İnsanların ne güzel işletme yerleri var gerçekten.

Her zaman ki yerimize oturduğumuzda arkadaşım sıcak şarap, bende soğuk kırmızı şarap ve kısır siparişi vermiştim. Kısır, cips ve bira çok iyi gidiyordu aslında ama diyetteyim.

Neyse bu son zaten bi' daha içmeyeceğim.

"Hemen anlat neler olduğunu." Dedim şaraplarımız geldiğinde.

Merve iş yerinde aşık olduğu çocuğun ona bakışını bir saat boyunca ballandıra ballandıra anlattığında onu saygıyla ve merakla dinlemiş, yorumlar yapmıştım. Sonunda çocuğun ona yol yaptığı kararına varmıştık ama çocuğun onun varlığından bile haberi olmayabilirdi.

Merve uzun boylu, siyah saçlı ve oldukça zayıf bir kızdı.

"Merve benim başladığım spor salonuna gelsene sende, gayet güzel bir yer ben çok memnunum."

"Olabilir aslında hem ruh halim değişir belki, bana da değişiklik olur."

Başımı salladıktan sonra salonda çekildiğim fotoğrafları ona göstermeye başladım.

"Güzel bir yere benziyor, gelen insanlar nasıl?"

"Gayet medeni ve saygılı herkes."

"Yarın beni bekle o zaman iş çıkışı gelip kaydolayım."

Ona yarın yanında getirmesi gereken eşyaları söyledikten sonra dedikodumuza kaldığımız yerden devam ettik. Eski sevgilime de bir tur sövdükten sonra bu sefer beraber yaptığımız rezillikleri hatırlayıp gülmeye başladık.
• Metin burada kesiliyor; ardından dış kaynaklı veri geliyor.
File: config.mk
export PLATFORM = sky130hd
export DESIGN_NAME = usb_clock_divider_config
export DESIGN_NICKNAME = d
export VERILOG_FILES = /design/src/clkcfg_pkg.sv /design/src/clk_div.sv /design/src/trim_reg.sv /design/src/usb_clock_divider_config.sv
export SDC_FILE = /design/constraint.sdc
export NUM_CORES = 1
export LEC_CHECK = 0
export BUFFER_PORTS_ARGS = -buffer_cell sky130_fd_sc_hd__buf_2
export CORE_AREA = 5 5 101 103
export CTS_CLUSTER_DIAMETER = 150
export CTS_CLUSTER_SIZE = 12
export DETAILED_ROUTE_END_ITERATION = 10
export DIE_AREA = 0 0 106 108
export PLACE_DENSITY_LB_ADDON = 0.12
export SLEW_MARGIN = 0
export SYNTH_ARGS = -nofsm -noshare
export SYNTH_HDL_FRONTEND = slang
export SYNTH_SLANG_ARGS = --single-unit
File: constraint.sdc
create_clock -name hclk -period 4.5 [get_ports hclk]
set_input_delay 0.9 -clock hclk [delete_from_list [all_inputs] [get_ports hclk]]
set_output_delay 0.9 -clock hclk [all_outputs]
set_load 0.03 [all_outputs]
File: src/clkcfg_pkg.sv
// Constants, register map and mode decoding for the clock divider configuration block.
// Assumes a single 125 MHz bus clock that also stands in for the oscillator input.
package clkcfg_pkg;

    typedef logic [16:0] khz_t;

    // Register byte offsets
    localparam logic [7:0] CFG_OFS  = 8'h00;
    localparam logic [7:0] TRIM_OFS = 8'h04;
    localparam logic [7:0] STEP_OFS = 8'h08;
    localparam logic [7:0] STAT_OFS = 8'h0C;
    localparam logic [7:0] CORE_OFS = 8'h10;
    localparam logic [7:0] USB_OFS  = 8'h14;

    // Configuration register fields
    localparam int PRE_LSB    = 0;
    localparam int POST_LSB   = 4;
    localparam int MODE_LSB   = 8;
    localparam int USB_CLOCK_DIVIDER_SEL_BIT = 12;
    localparam int LSREQ_BIT  = 13;

    // Trim step register fields (write-only strobes)
    localparam int STEP_INC_BIT = 0;
    localparam int STEP_DEC_BIT = 1;

    // Status register fields
    localparam int ST_VALID_BIT = 0;
    localparam int ST_LOOP_BIT  = 1;
    localparam int ST_FS_BIT    = 2;
    localparam int ST_LS_BIT    = 3;
    localparam int ST_PRE_BIT   = 4;

    // Reset values
    localparam logic [2:0] PRE_RST  = 3'h0;
    localparam logic [1:0] POST_RST = 2'h0;
    localparam logic [3:0] MODE_RST = 4'h0;
    localparam logic [4:0] TRIM_RST = 5'h00;

    // Signed trim limits
    localparam logic [4:0] TRIM_MAX = 5'h0F;
    localparam logic [4:0] TRIM_MIN = 5'h10;

    // Largest legal prescaler code (divide by 5)
    localparam logic [2:0] PRE_MAX = 3'h4;

    // Clock mode codes
    localparam logic [3:0] HIGH_SPEED_CRYSTAL      = 4'h0;
    localparam logic [3:0] LOW_SPEED_CRYSTAL       = 4'h1;
    localparam logic [3:0] EXTERNAL_CLOCK_OUT      = 4'h2;
    localparam logic [3:0] EXTERNAL_CLOCK_WITH_IO  = 4'h3;
    localparam logic [3:0] HIGH_SPEED_CRYSTAL_LOOP = 4'h4;
    localparam logic [3:0] LOW_SPEED_CRYSTAL_LOOP  = 4'h5;
    localparam logic [3:0] EXTERNAL_CLOCK_LOOP     = 4'h6;
    localparam logic [3:0] EXTERNAL_CLOCK_LOOP_IO  = 4'h7;

    // Frequencies in kHz
    localparam khz_t REF_KHZ    = 17'h00FA0;
    localparam khz_t LOOP_KHZ   = 17'h17700;
    localparam khz_t USB_FS_KHZ = 17'h0BB80;
    localparam khz_t USB_LS_KHZ = 17'h01770;
    localparam khz_t CORE_24    = 17'h05DC0;
    localparam khz_t CORE_16    = 17'h03E80;
    localparam khz_t CORE_32    = 17'h07D00;
    localparam khz_t CORE_48    = 17'h0BB80;

    function automatic logic mode_known(input logic [3:0] m);
        return m <= EXTERNAL_CLOCK_LOOP_IO;
    endfunction

    function automatic logic mode_loop(input logic [3:0] m);
        return mode_known(m) && m[2];
    endfunction

    function automatic logic mode_low_xt(input logic [3:0] m);
        return (m == LOW_SPEED_CRYSTAL) || (m == LOW_SPEED_CRYSTAL_LOOP);
    endfunction

    // Loop postscaler code to divide-minus-one: 2, 3, 4, 6
    function automatic logic [2:0] loop_div_m1(input logic [1:0] c);
        unique case (c)
            2'h0: return 3'h1;
            2'h1: return 3'h2;
            2'h2: return 3'h3;
            2'h3: return 3'h5;
        endcase
    endfunction

endpackage

File: src/clk_div.sv
// Integer tick divider: one output pulse for every div_m1+1 input ticks.
// Assumes in_tick and div_m1 are synchronous to hclk.
`timescale 1ns/10ps
module clk_div (
    input  wire logic       hclk,
    input  wire logic       hresetn,
    input  wire logic       in_tick,
    input  wire logic [2:0] div_m1,
    output logic            out_tick
);
    logic [2:0] cnt_q;
    logic [2:0] cnt_d;
    logic       tick_d;

    always_comb begin
        cnt_d  = cnt_q;
        tick_d = 1'b0;
        if (in_tick) begin
            // A shrinking divide value must not leave the count stranded above it
            if (cnt_q >= div_m1) begin
                cnt_d  = 3'h0;
                tick_d = 1'b1;
            end else begin
                cnt_d = cnt_q + 3'h1;
            end
        end
    end

    always_ff @(posedge hclk or negedge hresetn) begin
        if (!hresetn) begin
            cnt_q    <= 3'h0;
            out_tick <= 1'b0;
        end else begin
            cnt_q    <= cnt_d;
            out_tick <= tick_d;
        end
    end
endmodule

File: src/trim_reg.sv
// Signed 5-bit fast oscillator trim with direct write and saturating steps.
// Assumes the strobes are one-cycle pulses from the bus slave.
`timescale 1ns/10ps
module trim_reg
    import clkcfg_pkg::*;
(
    input  wire logic       hclk,
    input  wire logic       hresetn,
    input  wire logic       wr_en,
    input  wire logic [4:0] wr_val,
    input  wire logic       inc,
    input  wire logic       dec,
    output logic [4:0]      trim_q
);
    logic [4:0] trim_d;

    always_comb begin
        trim_d = trim_q;
        if (wr_en) begin
            trim_d = wr_val;
        end else if (inc && !dec && trim_q != TRIM_MAX) begin
            trim_d = trim_q + 5'h01;
        end else if (dec && !inc && trim_q != TRIM_MIN) begin
            trim_d = trim_q - 5'h01;
        end
    end

    always_ff @(posedge hclk or negedge hresetn) begin
        if (!hresetn) begin
            trim_q <= TRIM_RST;
        end else begin
            trim_q <= trim_d;
        end
    end
endmodule

File: src/usb_clock_divider_config.sv
// Clock divider configuration: AHB-Lite registers, prescaler, postscaler, trim.
// Assumes hclk stands in for the oscillator input and loop_out_tick marks loop output edges.
`timescale 1ns/10ps

// Function
// - Trim writes alter only the fast internal oscillator, never the slow RC one.
// - Prescaler divides input by 1 to 5 for codes 000 through 100.
// - Without the loop, postscaler divides the oscillator by 1, 2, 3 or 4.
// - With the loop, postscaler gives 48, 32, 24 or 16 MHz core clocks.
// - Low-speed crystal modes need a 4 MHz input and prescaler code 000.
// - Low-speed USB only with 24 MHz core and 6 MHz USB from the loop.
// - All other core clocks serve full-speed USB only, at 48 MHz.
// - Divider combinations hold only while the USB divider selection is clear.
// - Trim is signed: 00000 centre, 01111 maximum, 10000 minimum.
// - The loop makes a fixed 96 MHz from a fixed 4 MHz reference.
module usb_clock_divider_config (
    input  wire logic        hclk,
    input  wire logic        hresetn,
    input  wire logic        hsel,
    input  wire logic [31:0] haddr,
    input  wire logic [1:0]  htrans,
    input  wire logic        hwrite,
    input  wire logic [2:0]  hsize,
    input  wire logic [31:0] hwdata,
    input  wire logic        hready,
    output logic             hreadyout,
    output logic             hresp,
    output logic [31:0]      hrdata,
    input  wire logic        loop_out_tick,
    output logic             loop_enable,
    output logic             loop_ref_tick,
    output logic             core_tick,
    output logic             core_from_loop,
    output logic             usb_low_speed,
    output logic [4:0]       fast_osc_trim,
    output clkcfg_pkg::khz_t core_khz,
    output clkcfg_pkg::khz_t usb_khz,
    output clkcfg_pkg::khz_t loop_khz
);
    import clkcfg_pkg::*;

    typedef enum logic [1:0] {BUS_IDLE, BUS_WRITE, BUS_READ, BUS_RDONE} bus_state_t;

    bus_state_t  bus_q;
    bus_state_t  bus_d;
    logic [7:0]  addr_q;
    logic [7:0]  addr_d;
    logic        hit_q;
    logic        hit_d;
    logic [31:0] rdata_d;
    logic        accept;
    logic        wr_cfg;
    logic        wr_trim;
    logic        wr_step;

    logic [2:0]  pre_q;
    logic [2:0]  pre_d;
    logic [1:0]  post_q;
    logic [1:0]  post_d;
    logic [3:0]  mode_q;
    logic [3:0]  mode_d;
    logic        usb_clock_divider_sel_q;
    logic        usb_clock_divider_sel_d;
    logic        lsreq_q;
    logic        lsreq_d;

    logic        pre_ok;
    logic        valid_d;
    logic        loop_d;
    logic        ls_ok_d;
    khz_t        in_khz;
    khz_t        core_khz_d;
    khz_t        usb_khz_d;
    logic        valid_q;
    logic        ls_ok_q;
    logic        usb_ls_d;

    logic        post_in;
    logic [2:0]  post_m1;

    // Bus slave: zero-wait writes, one wait state on reads so read data comes from a flop
    assign accept    = hsel && htrans[1] && hready;
    assign hreadyout = (bus_q != BUS_READ);
    assign hresp     = 1'b0;
    assign wr_cfg    = (bus_q == BUS_WRITE) && hit_q && (addr_q == CFG_OFS);
    assign wr_trim   = (bus_q == BUS_WRITE) && hit_q && (addr_q == TRIM_OFS);
    assign wr_step   = (bus_q == BUS_WRITE) && hit_q && (addr_q == STEP_OFS);

    always_comb begin
        bus_d  = bus_q;
        addr_d = addr_q;
        hit_d  = hit_q;
        unique case (bus_q)
            BUS_READ: begin
                bus_d = BUS_RDONE;
            end
            BUS_IDLE, BUS_WRITE, BUS_RDONE: begin
                bus_d = BUS_IDLE;
                if (accept) begin
                    bus_d  = hwrite ? BUS_WRITE : BUS_READ;
                    addr_d = {haddr[7:2], 2'b00};
                    // Anything beyond the low 256 bytes is unmapped
                    hit_d  = (haddr[31:8] == 24'h000000);
                end
            end
        endcase
    end

    always_comb begin
        rdata_d = hrdata;
        if (bus_q == BUS_READ) begin
            rdata_d = 32'h00000000;
            if (hit_q) begin
                unique case (addr_q)
                    CFG_OFS: begin
                        rdata_d[PRE_LSB +: 3]  = pre_q;
                        rdata_d[POST_LSB +: 2] = post_q;
                        rdata_d[MODE_LSB +: 4] = mode_q;
                        rdata_d[USB_CLOCK_DIVIDER_SEL_BIT]    = usb_clock_divider_sel_q;
                        rdata_d[LSREQ_BIT]     = lsreq_q;
                    end
                    TRIM_OFS: rdata_d[4:0] = fast_osc_trim;
                    STAT_OFS: begin
                        rdata_d[ST_VALID_BIT] = valid_q;
                        rdata_d[ST_LOOP_BIT]  = core_from_loop;
                        rdata_d[ST_FS_BIT]    = valid_q;
                        rdata_d[ST_LS_BIT]    = ls_ok_q;
                        rdata_d[ST_PRE_BIT]   = (pre_q <= PRE_MAX);
                    end
                    CORE_OFS: rdata_d[16:0] = core_khz;
                    USB_OFS:  rdata_d[16:0] = usb_khz;
                    default:  rdata_d = 32'h00000000;
                endcase
            end
        end
    end

    always_ff @(posedge hclk or negedge hresetn) begin
        if (!hresetn) begin
            bus_q  <= BUS_IDLE;
            addr_q <= 8'h00;
            hit_q  <= 1'b0;
            hrdata <= 32'h00000000;
        end else begin
            bus_q  <= bus_d;
            addr_q <= addr_d;
            hit_q  <= hit_d;
            hrdata <= rdata_d;
        end
    end

    // Configuration selections
    always_comb begin
        pre_d    = pre_q;
        post_d   = post_q;
        mode_d   = mode_q;
        usb_clock_divider_sel_d = usb_clock_divider_sel_q;
        lsreq_d  = lsreq_q;
        if (wr_cfg) begin
            pre_d    = hwdata[PRE_LSB +: 3];
            post_d   = hwdata[POST_LSB +: 2];
            mode_d   = hwdata[MODE_LSB +: 4];
            usb_clock_divider_sel_d = hwdata[USB_CLOCK_DIVIDER_SEL_BIT];
            lsreq_d  = hwdata[LSREQ_BIT];
        end
    end

    always_ff @(posedge hclk or negedge hresetn) begin
        if (!hresetn) begin
            pre_q    <= PRE_RST;
            post_q   <= POST_RST;
            mode_q   <= MODE_RST;
            usb_clock_divider_sel_q <= 1'b0;
            lsreq_q  <= 1'b0;
        end else begin
            pre_q    <= pre_d;
            post_q   <= post_d;
            mode_q   <= mode_d;
            usb_clock_divider_sel_q <= usb_clock_divider_sel_d;
            lsreq_q  <= lsreq_d;
        end
    end

    // Derived clock plan; the input rate is inferred from the prescaler that brings it to 4 MHz
    always_comb begin
        pre_ok = (pre_q <= PRE_MAX);
        unique case (pre_q)
            3'h0:    in_khz = REF_KHZ;
            3'h1:    in_khz = 17'h01F40;
            3'h2:    in_khz = 17'h02EE0;
            3'h3:    in_khz = 17'h03E80;
            3'h4:    in_khz = 17'h04E20;
            default: in_khz = 17'h00000;
        endcase
        valid_d = pre_ok && mode_known(mode_q)
                  && (!mode_low_xt(mode_q) || pre_q == 3'h0)
                  && !usb_clock_divider_sel_q;
        loop_d = valid_d && mode_loop(mode_q);
        core_khz_d = 17'h00000;
        if (loop_d) begin
            unique case (post_q)
                2'h0: core_khz_d = CORE_48;
                2'h1: core_khz_d = CORE_32;
                2'h2: core_khz_d = CORE_24;
                2'h3: core_khz_d = CORE_16;
            endcase
        end else if (valid_d) begin
            unique case (post_q)
                2'h0: core_khz_d = in_khz;
                2'h1: core_khz_d = in_khz >> 1;
                2'h2: core_khz_d = khz_t'(in_khz / 17'h00003);
                2'h3: core_khz_d = in_khz >> 2;
            endcase
        end
        ls_ok_d   = loop_d && (post_q == 2'h2);
        usb_ls_d  = ls_ok_d && lsreq_q;
        usb_khz_d = !valid_d ? 17'h00000 : (usb_ls_d ? USB_LS_KHZ : USB_FS_KHZ);
    end

    always_ff @(posedge hclk or negedge hresetn) begin
        if (!hresetn) begin
            valid_q        <= 1'b0;
            core_from_loop <= 1'b0;
            ls_ok_q        <= 1'b0;
            usb_low_speed  <= 1'b0;
            core_khz       <= 17'h00000;
            usb_khz        <= 17'h00000;
            loop_khz       <= 17'h00000;
        end else begin
            valid_q        <= valid_d;
            core_from_loop <= loop_d;
            ls_ok_q        <= ls_ok_d;
            usb_low_speed  <= usb_ls_d;
            core_khz       <= core_khz_d;
            usb_khz        <= usb_khz_d;
            loop_khz       <= valid_d ? LOOP_KHZ : 17'h00000;
        end
    end

    // The loop runs for USB in every valid plan, so its reference is always needed then
    assign loop_enable = valid_q;
    // Without the loop the postscaler counts oscillator cycles, with it loop edges
    assign post_in = core_from_loop ? loop_out_tick : valid_q;
    assign post_m1 = core_from_loop ? loop_div_m1(post_q) : {1'b0, post_q};

    clk_div u_prescale (
        .hclk     (hclk),
        .hresetn  (hresetn),
        .in_tick  (valid_q),
        .div_m1   (pre_q),
        .out_tick (loop_ref_tick)
    );

    clk_div u_postscale (
        .hclk     (hclk),
        .hresetn  (hresetn),
        .in_tick  (post_in),
        .div_m1   (post_m1),
        .out_tick (core_tick)
    );

    // Only the fast oscillator has a trim path; the slow RC clock is untouched
    trim_reg u_trim (
        .hclk    (hclk),
        .hresetn (hresetn),
        .wr_en   (wr_trim),
        .wr_val  (hwdata[4:0]),
        .inc     (wr_step && hwdata[STEP_INC_BIT]),
        .dec     (wr_step && hwdata[STEP_DEC_BIT]),
        .trim_q  (fast_osc_trim)
    );
endmodule

=== Yosys cells after proc, flatten, opt, wreduce, memory -nomap -nowiden ===
Index checks and enable logic that the tools add are counted.

* Register bits: 119
* Bits of input ports: 75
* Output and inout bits: 95
* Logic and storage cells: 114

* $add $sub $neg: 4
* Div/mod/pow operators: 1
* $lt $le $gt $ge: 4
* Eq/ne operators: 20
* Muxes and demuxes: 31
* Reductions and logical operators: 33

{| class="wikitable"
|+ Operators by type and width
! kind !! count
|-
| 17-bit one-hot mux with 4 select lines || 2
|-
| 15-bit one-hot mux with 5 select lines || 1
|-
| 17-bit 2-to-1 mux || 4
|-
| 16-bit 2-to-1 mux || 2
|-
| 24-bit zero test || 1
|-
| 1-bit logical AND || 19
|-
| 6-bit one-hot mux with 3 select lines || 1
|-
| 17-bit by 2-bit divider with 17-bit output (second input constant) || 1
|-
| 5-bit 2-to-1 mux || 3
|-
| 3-bit one-hot mux with 5 select lines || 1
|-
| 6-bit by 2-bit equality test with 1-bit output (second input constant) || 2
|-
| 6-bit by 3-bit equality test with 1-bit output (second input constant) || 2
|-
| 3-bit one-hot mux with 4 select lines || 1
|-
| 3-bit 2-to-1 mux || 3
|-
| 2-bit equality test (second input constant) || 4
|-
| 8-bit zero test || 1
|-
| 2-bit one-hot mux with 2 select lines || 2
|-
| 3-bit by 1-bit adder with 3-bit output (second input constant) || 2
|-
| 3-bit by 2-bit equality test with 1-bit output (second input constant) || 2
|-
| 6-bit by 1-bit equality test with 1-bit output (second input constant) || 1
|-
| 3-bit greater-or-equal comparator || 2
|-
| 3-bit one-hot mux with 2 select lines || 1
|-
| 5-bit by 1-bit adder with 5-bit output (second input constant) || 1
|-
| 1-bit 2-to-1 mux || 5
|-
| other kinds (22) || 29
|}

=== Longest topological paths before layout ===
Gate-level depths: netlist of run 1.

* Depth in word-level cells: 11
* Mapped depth: 18
* Mapped depth without buffers: 15

=== Modules after synthesis ===
From an unflattened synthesis of run 1, not the netlist that was laid out.

* Cell total of the unflattened synthesis: 515
* Area, all modules: 4768.3 um^2

{| class="wikitable"
|+ By module, submodules not included
! module !! times used !! cells each !! area an instance (um^2)
|-
| usb_clock_divider_config || 1 || 414 || 3796.1
|-
| clk_div || 2 || 25 || 255.2
|-
| trim_reg || 1 || 51 || 461.7
|}

=== Worst setup path after synthesis of run 1 ===
No wires, ideal clock.

* Path kind: reg2reg
* From: register pre_q[1]
* To: register core_khz[0]
* Setup time: 0.132 ns
* Arrival time: 3.684 ns
* Required time: 4.368 ns
* Path slack: 0.684 ns
* Stages on the path, launching flop included: 19
* Clock period less this slack: 3.816 ns
* Cells stage by stage: dfrtp_1 buf_2 clkbuf_1 buf_1 a21oi_1 ha_1 nor2_1 a21o_1 nand2_1 ha_1 a21o_1 a221o_1 a21oi_1 o21ai_0 a21o_1 ha_1 inv_1 o32ai_1 a21oi_1

* Word-level cells in the longest chain between the ends: 6

{| class="wikitable"
|+ RTL lines
! element !! line !! text
|-
| from (decl) || usb_clock_divider_config.sv:56 || <nowiki>logic [2:0] pre_q;</nowiki>
|-
| from (signal assigned) || usb_clock_divider_config.sv:176 || <nowiki>pre_q <= pre_d;</nowiki>
|-
| 3-bit equality test, or another cell as far along || usb_clock_divider_config.sv:187 || <nowiki>unique case (pre_q)</nowiki>
|-
| 15-bit one-hot mux with 5 select lines, or another cell as far along || usb_clock_divider_config.sv:187 ||
|-
| 17-bit by 2-bit divider with 17-bit output / 1-bit logical AND (equally long branches) || usb_clock_divider_config.sv:211, usb_clock_divider_config.sv:196 ||
|-
| 17-bit one-hot mux with 4 select lines / 1-bit logical AND (equally long branches) || usb_clock_divider_config.sv:208, usb_clock_divider_config.sv:197 ||
|-
| 17-bit 2-to-1 mux / 1-bit logical AND (equally long branches) || usb_clock_divider_config.sv:207, usb_clock_divider_config.sv:198 ||
|-
| 17-bit 2-to-1 mux (*) || usb_clock_divider_config.sv:200 || <nowiki>if (loop_d) begin</nowiki>
|-
| net core_khz_d[0] || usb_clock_divider_config.sv:72 || <nowiki>khz_t core_khz_d;</nowiki>
|-
| to (signal assigned) || usb_clock_divider_config.sv:234 || <nowiki>core_khz <= core_khz_d;</nowiki>
|-
| to (decl) || usb_clock_divider_config.sv:36 || <nowiki>output clkcfg_pkg::khz_t core_khz,</nowiki>
|}

Mark *: on every way through the listed nets, which the timed path passes. The rest lies on a longest branch.
A chain may end at the register's enable or synchronous reset.

=== Final worst setup path of run 1 ===
Same ends and word-level chain as after synthesis.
Zaman çok hızlı geçmişti ve son otobüsün geçmesine on dakika kaldığını fark ettiğimizde hızlı bir şekilde hesabı ödemeye gittik.

İkimizde kendi hesabımızı ödediğimizde ödediğim hesapla şok olmuştum. Üç kadeh şarap ve bir kısır için çok fazla bir miktar gerçekten.

"Bi' daha gelmeyeceğim buraya bu ne ya kazık resmen. Marketten bir litre şarap alsam daha iyiydi."

"Cidden haklısın ama her zaman gelmiyoruz zaten ayda yılda bir."

Kafam felaket dönmeye başlamıştı ve midem bulanıyordu. Yaramıyorsa içme kardeşim.